Dix jours après la présentation du plan de relance du gouvernement pour le secteur aéronautique, Guillaume Faury, le directeur général d'Airbus, prépare les salariés à un plan de restructuration du groupe aéronautique qui aura un impact sur l'emploi.
Dans un courrier adressé aux salariés que La Tribune s'est procuré, Guillaume Faury explique qu'un plan d'adaptation va être prochainement annoncé d'ici à fin juillet pour permettre à Airbus de traverser une crise qui s'annonce longue et profonde.
"La crise du secteur de l'aviation sera longue et d'une ampleur telle qu'elle nécessite que nous prenions des mesures plus importantes chez Airbus. Nous avons, je le rappelle, perdu plus d'un tiers de notre activité d'aviation commerciale, et nos coûts continuent de dépasser largement nos revenus. Ce n'est pas tenable. Notre plan de charge est également devenu structurellement très inférieur à nos effectifs. Dit simplement: nous avons encore des mesures à prendre pour retrouver notre équilibre industriel et financier", écrit-il.
Un plan massif de départs devrait être annoncé fin juin-début juillet, selon nos informations. En mai, la presse britannique évoquait plus de 10.000 suppressions de postes. En France, il concernerait Airbus Avions, ATR et Stelia. Évalués à 2000-2500 personnes, les départs naturels seraient, selon des sources internes "largement insuffisants pour combler le sureffectif". Reste à avoir néanmoins si les mesures de prise en charge du chômage partiel longue durée que l'État s'apprête à prendre pour certains secteurs permettront de réduire l'impact. Ce plan s'ajoutera au plan de suppressions de postes au sein de la Defense & Space annoncé en février, lequel a été renforcé puisqu'il passe de 2.362 à 2.665 en Europe et de 404 à 464 en France, selon un communiqué de la CFE-CGC.

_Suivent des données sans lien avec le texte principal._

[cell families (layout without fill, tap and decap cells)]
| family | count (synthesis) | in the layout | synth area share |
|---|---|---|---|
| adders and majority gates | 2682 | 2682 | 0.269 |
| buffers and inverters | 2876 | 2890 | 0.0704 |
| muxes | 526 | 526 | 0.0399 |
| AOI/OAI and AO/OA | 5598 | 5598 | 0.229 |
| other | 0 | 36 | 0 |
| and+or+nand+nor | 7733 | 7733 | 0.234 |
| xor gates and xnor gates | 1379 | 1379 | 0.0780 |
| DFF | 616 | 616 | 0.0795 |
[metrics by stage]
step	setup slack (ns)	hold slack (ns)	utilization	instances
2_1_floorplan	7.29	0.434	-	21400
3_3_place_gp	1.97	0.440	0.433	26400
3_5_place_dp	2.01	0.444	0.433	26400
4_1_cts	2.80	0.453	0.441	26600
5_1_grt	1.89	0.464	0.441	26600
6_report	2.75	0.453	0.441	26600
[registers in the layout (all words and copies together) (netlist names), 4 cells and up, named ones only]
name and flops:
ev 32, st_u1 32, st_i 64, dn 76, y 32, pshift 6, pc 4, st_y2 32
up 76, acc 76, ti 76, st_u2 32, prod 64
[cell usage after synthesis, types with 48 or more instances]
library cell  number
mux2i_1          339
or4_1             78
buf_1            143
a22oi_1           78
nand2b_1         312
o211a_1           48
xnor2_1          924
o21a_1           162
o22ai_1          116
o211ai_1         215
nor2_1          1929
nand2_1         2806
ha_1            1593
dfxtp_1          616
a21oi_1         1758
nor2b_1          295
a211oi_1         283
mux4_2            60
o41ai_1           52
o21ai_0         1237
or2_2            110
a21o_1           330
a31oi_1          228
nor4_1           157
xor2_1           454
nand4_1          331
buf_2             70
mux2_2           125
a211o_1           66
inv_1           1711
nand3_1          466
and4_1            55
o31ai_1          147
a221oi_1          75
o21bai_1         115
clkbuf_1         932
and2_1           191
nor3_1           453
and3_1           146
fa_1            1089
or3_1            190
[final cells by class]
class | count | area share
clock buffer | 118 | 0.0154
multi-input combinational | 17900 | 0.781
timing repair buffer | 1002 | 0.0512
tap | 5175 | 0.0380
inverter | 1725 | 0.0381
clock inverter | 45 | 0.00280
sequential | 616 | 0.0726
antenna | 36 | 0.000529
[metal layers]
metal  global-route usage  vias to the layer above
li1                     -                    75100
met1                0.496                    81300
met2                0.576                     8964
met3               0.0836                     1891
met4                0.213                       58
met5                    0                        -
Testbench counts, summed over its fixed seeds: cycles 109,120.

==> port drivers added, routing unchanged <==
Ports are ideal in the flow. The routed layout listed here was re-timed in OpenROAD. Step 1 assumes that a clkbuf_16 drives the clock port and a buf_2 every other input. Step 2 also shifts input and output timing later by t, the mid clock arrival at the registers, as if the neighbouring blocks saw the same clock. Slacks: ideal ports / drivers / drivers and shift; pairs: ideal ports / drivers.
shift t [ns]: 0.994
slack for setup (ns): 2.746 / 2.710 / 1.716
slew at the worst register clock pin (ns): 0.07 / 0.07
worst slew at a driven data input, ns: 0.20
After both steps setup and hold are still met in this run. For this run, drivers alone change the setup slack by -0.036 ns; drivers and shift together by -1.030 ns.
This is an optimization exercise on Yosys and OpenROAD, whose aim is small area and a short achievable clock period, not a production implementation. Only simulation tests tie the RTL to the original design; equivalence was not proved. Power and IR drop assume default switching activity.

try-amber:
Design dram_addr_map, start of the top module:
module dram_addr_map (
    input  wire        clk,
    input  wire        rst,             
    input  wire [1:0]  cfg_bays,        
    input  wire [1:0]  cfg_first_quad,  
    input  wire [15:0] cfg_chan_mask,   
    input  wire [9:0]  cfg_cap_gib,     
    input  wire [2:0]  cfg_log2_nr,     
    input  wire        in_valid,
    input  wire [42:0] in_pa,
    output reg         out_valid,
    output reg  [3:0]  out_bay,
    output reg  [15:0] out_set,
    output reg  [20:0] out_tag,
    output reg         out_edge,
    output reg  [1:0]  out_slot,
    output reg  [3:0]  out_chan,
    output reg  [32:0] out_line,
    output reg         out_sub,
    output reg  [10:0] out_col,
    output reg  [2:0]  out_bg,
    output reg  [1:0]  out_bank,
    output reg  [3:0]  out_rank,
    output reg  [19:0] out_row
);
Size: roughly 1800 cells after synthesis, roughly 260 flip-flops, roughly 200 I/O pins.
export LEC_CHECK = 0
export ABC_AREA = 0
export CAP_MARGIN = 20
export CORE_MARGIN = 2
export CORE_UTILIZATION = 40
export CTS_CLUSTER_DIAMETER = 100
export CTS_CLUSTER_SIZE = 27
export SLEW_MARGIN = 20
create_clock -name core_clock -period 22.0 [get_ports {clk}]
standard.sh (not shown) runs the stock make flow with config.mk's settings and CLKGATE_MAP_FILE= SYNTH_SCRIPT=/design/flow/synth_recipe.tcl, a recipe that flattens the netlist after the stock synthesis.
==> flow/flow/run.sh <==
#!/bin/bash
# Standard layout, with plain buf_1 cells as the port buffers (the default
# choice is a slow delay buffer), and timing repair aimed at a 16.5 ns setup
# margin on the design's clock (the SDC is unchanged).
set -euo pipefail
export BUFFER_PORTS_ARGS="-buffer_cell sky130_fd_sc_hd__buf_1"
export SETUP_SLACK_MARGIN=16.5
bash standard.sh > standard.log 2>&1
--- input diff try-amber..try-umber ---
- ABC_AREA changed from 0 to 1
==> flow/flow/run.sh <==
#!/bin/bash
# Standard layout, with plain buf_2 cells as the port buffers (the default
# choice is a slow delay buffer), and timing repair aimed at a 16.5 ns setup
# margin on the design's clock (the SDC is unchanged).
set -euo pipefail
export BUFFER_PORTS_ARGS="-buffer_cell sky130_fd_sc_hd__buf_2"
export SETUP_SLACK_MARGIN=16.5
bash standard.sh > standard.log 2>&1
--- outcome ---
- Comparing try-amber and try-umber, the lower area of all placed cells without fillers is on try-umber.
- Looking at switching power share of the total, try-umber sits 2.2 points above try-amber.
- Type of the setup path with the least slack = reg2out: try-umber; type of the setup path with the least slack = reg2reg: try-amber
- Diff try-amber -> try-umber: part of the cycle the worst path needs stayed essentially flat; via count rose by about 10%.
- Combined flip-flop and latch cell area: higher on try-amber
- Note that the number of multi-input combinational cells recorded for try-amber amounts to 0.838 times the value seen in try-umber.
Source: an optimization exercise on an open RTL-to-GDS flow (aim: small area). Production flows keep margins and buffers that such runs may drop. Function was checked by simulation only, so behaviour that the tests miss may differ from the original. No activity file was given, so power comes from the tool's default toggle rates.

===== design/flow/config.mk =====
export PLATFORM = sky130hd
export DESIGN_NAME = etcher
export DESIGN_NICKNAME = etcher
export VERILOG_FILES = /design/flow/design.v
export SDC_FILE = /design/flow/constraint.sdc
export NUM_CORES = 4
export LEC_CHECK = 0
export CAP_MARGIN = 20
export CORE_MARGIN = 2
export CORE_UTILIZATION = 40
export GPL_TIMING_DRIVEN = 0
export SLEW_MARGIN = 20

===== design/flow/constraint.sdc =====
create_clock -name core_clock -period 20.0 [get_ports {clk}]
set_input_delay 4.0000 -clock core_clock [delete_from_list [all_inputs] [get_ports {clk}]]
set_output_delay 4.0000 -clock core_clock [all_outputs]
set_load 0.01 [all_outputs]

Le niveau de trafic de 2019 n'est pas attendu avant 2023 ou 2025
Alors que le transport aérien repart après plus de deux mois d'arrêt quasi-complet, Guillaume Faury a une vision beaucoup plus précise du marché qu'il ne l'avait il y a quelques semaines.
"Sur la base des dernières études de marché, nous pensons qu'il faudra attendre 2023 au mieux, voire 2025, pour voir le trafic aérien retrouver son niveau de 2019. La reprise devrait d'abord concerner les monocouloirs, la demande de gros-porteurs restant faible probablement plus longtemps en raison de la structure de ce segment de marché, et de l'impact durable de la crise sanitaire sur les voyages internationaux long-courriers", fait-il valoir.